Operasyonların büyük ölçüde sona ermesinin ardından yapılan bir tespit ise örgütün bölgedeki vatandaş nezdinde algısına ilişkin. Yetkililer, evlerin, şehirlerin zarar görmesinin PKK sempatisini azalttığı görüşünde. Ancak yetkililer bunun “Vatandaş artık devlete sempati duyuyor” anlamına gelmediğinin altını çiziyor. Durum, “Bölgede çözüm süreci döneminde vatandaş normal bir hayat yaşadı. Bunu gördü ama sonra süreç bitti ve şehirler yıkıldı. Bu PKK sempatisini azalttı. Artık vatandaş açısından durum nötralize oldu diyebiliriz” sözleriyle tarif ediliyor.

Bu değerlendirme bundan sonraki süreçte devletin vatandaşı daha da çok kazanmaya çalışacağının önemli bir işareti. Hâli hazırda zararların tazmini, hayatın normale dönmesi için bir eylem planı yürürlükte. Binali Yıldırım’ın Başbakanlık koltuğuna oturması ile birlikte bu eylem planının güncellenip kamuoyuna açıklanması gündemde.
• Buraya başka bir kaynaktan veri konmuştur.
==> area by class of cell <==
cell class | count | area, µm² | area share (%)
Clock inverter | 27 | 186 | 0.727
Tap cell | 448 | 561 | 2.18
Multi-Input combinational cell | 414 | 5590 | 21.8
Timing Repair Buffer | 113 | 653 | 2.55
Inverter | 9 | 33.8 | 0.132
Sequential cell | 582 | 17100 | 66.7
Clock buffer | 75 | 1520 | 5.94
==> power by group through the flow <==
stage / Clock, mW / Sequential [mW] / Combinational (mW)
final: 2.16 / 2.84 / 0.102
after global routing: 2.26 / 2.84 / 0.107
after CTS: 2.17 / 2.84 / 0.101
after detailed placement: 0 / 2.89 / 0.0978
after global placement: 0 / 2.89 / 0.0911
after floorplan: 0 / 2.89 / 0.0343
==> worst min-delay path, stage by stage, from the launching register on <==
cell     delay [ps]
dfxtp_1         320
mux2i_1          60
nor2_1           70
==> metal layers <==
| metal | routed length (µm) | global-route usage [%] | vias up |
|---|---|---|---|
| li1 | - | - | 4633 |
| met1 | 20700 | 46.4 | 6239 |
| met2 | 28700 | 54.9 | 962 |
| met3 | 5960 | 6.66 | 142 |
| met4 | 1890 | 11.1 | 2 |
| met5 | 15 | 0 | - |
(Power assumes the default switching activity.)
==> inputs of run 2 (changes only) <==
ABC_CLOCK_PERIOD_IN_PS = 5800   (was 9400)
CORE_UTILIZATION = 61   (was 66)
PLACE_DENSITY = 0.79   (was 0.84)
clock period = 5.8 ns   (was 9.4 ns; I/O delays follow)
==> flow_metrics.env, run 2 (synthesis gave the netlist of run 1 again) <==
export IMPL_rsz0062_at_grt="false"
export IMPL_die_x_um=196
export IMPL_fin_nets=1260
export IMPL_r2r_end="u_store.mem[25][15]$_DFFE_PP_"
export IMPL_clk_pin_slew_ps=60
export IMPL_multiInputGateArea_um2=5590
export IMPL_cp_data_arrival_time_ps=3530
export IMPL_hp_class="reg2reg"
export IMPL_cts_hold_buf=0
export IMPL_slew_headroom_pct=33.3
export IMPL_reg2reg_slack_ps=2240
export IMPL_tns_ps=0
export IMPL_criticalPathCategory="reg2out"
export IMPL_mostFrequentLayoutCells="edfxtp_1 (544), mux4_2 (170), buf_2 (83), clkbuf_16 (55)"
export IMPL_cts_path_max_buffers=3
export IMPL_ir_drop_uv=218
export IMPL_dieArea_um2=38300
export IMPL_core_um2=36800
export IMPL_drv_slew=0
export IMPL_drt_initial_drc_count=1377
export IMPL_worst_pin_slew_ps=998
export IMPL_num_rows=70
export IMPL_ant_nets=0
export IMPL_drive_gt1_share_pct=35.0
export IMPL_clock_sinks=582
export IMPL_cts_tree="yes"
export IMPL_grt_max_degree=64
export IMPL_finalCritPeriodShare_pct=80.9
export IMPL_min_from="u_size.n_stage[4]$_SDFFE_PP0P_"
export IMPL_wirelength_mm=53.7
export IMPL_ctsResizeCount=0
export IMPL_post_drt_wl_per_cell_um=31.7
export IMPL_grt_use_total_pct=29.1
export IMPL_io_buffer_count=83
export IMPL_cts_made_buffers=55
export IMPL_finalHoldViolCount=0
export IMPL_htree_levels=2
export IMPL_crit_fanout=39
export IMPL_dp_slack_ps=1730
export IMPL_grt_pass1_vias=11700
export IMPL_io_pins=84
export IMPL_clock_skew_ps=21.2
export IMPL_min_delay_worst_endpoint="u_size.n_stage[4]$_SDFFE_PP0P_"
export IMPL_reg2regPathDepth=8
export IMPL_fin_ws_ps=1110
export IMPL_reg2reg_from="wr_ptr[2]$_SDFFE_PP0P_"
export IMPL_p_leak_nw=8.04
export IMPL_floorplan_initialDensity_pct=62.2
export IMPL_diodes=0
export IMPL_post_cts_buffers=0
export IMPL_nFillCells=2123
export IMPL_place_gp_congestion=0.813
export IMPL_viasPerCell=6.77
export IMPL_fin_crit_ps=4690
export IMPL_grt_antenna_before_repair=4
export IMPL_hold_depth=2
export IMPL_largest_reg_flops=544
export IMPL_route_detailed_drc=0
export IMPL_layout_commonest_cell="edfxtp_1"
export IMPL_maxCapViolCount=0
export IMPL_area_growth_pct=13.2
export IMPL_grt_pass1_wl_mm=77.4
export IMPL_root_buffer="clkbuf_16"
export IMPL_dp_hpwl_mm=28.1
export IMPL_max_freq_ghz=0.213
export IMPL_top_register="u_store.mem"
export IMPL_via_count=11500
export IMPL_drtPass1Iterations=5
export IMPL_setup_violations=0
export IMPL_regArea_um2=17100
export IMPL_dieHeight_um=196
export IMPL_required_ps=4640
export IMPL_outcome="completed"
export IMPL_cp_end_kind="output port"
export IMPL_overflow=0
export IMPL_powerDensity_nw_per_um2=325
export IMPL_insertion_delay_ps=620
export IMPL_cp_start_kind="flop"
Bundan sonrasına ilişkin değerlendirmeler yapılırken şehirlerden çekilen örgütün daha önce yaptığı gibi kırsalda daha aktif eylem yapma çabası içine gireceği tahmin ediliyor. Bu PKK için de devlet için de yeni bir haber değil. Al Jazeera’ye bilgi veren yetkililer, son dönemde insansız hava araçlarının da aralarında olduğu teknik imkânların bu noktada güvenlik güçlerini daha avantajlı hale getirdiğini, “Kırsalda hareketliliğin çok yakın geçmişle, hatta geçen yılla bile karşılaştırıldığında daha hızlı tespit edilebildiğini” belirtiyor.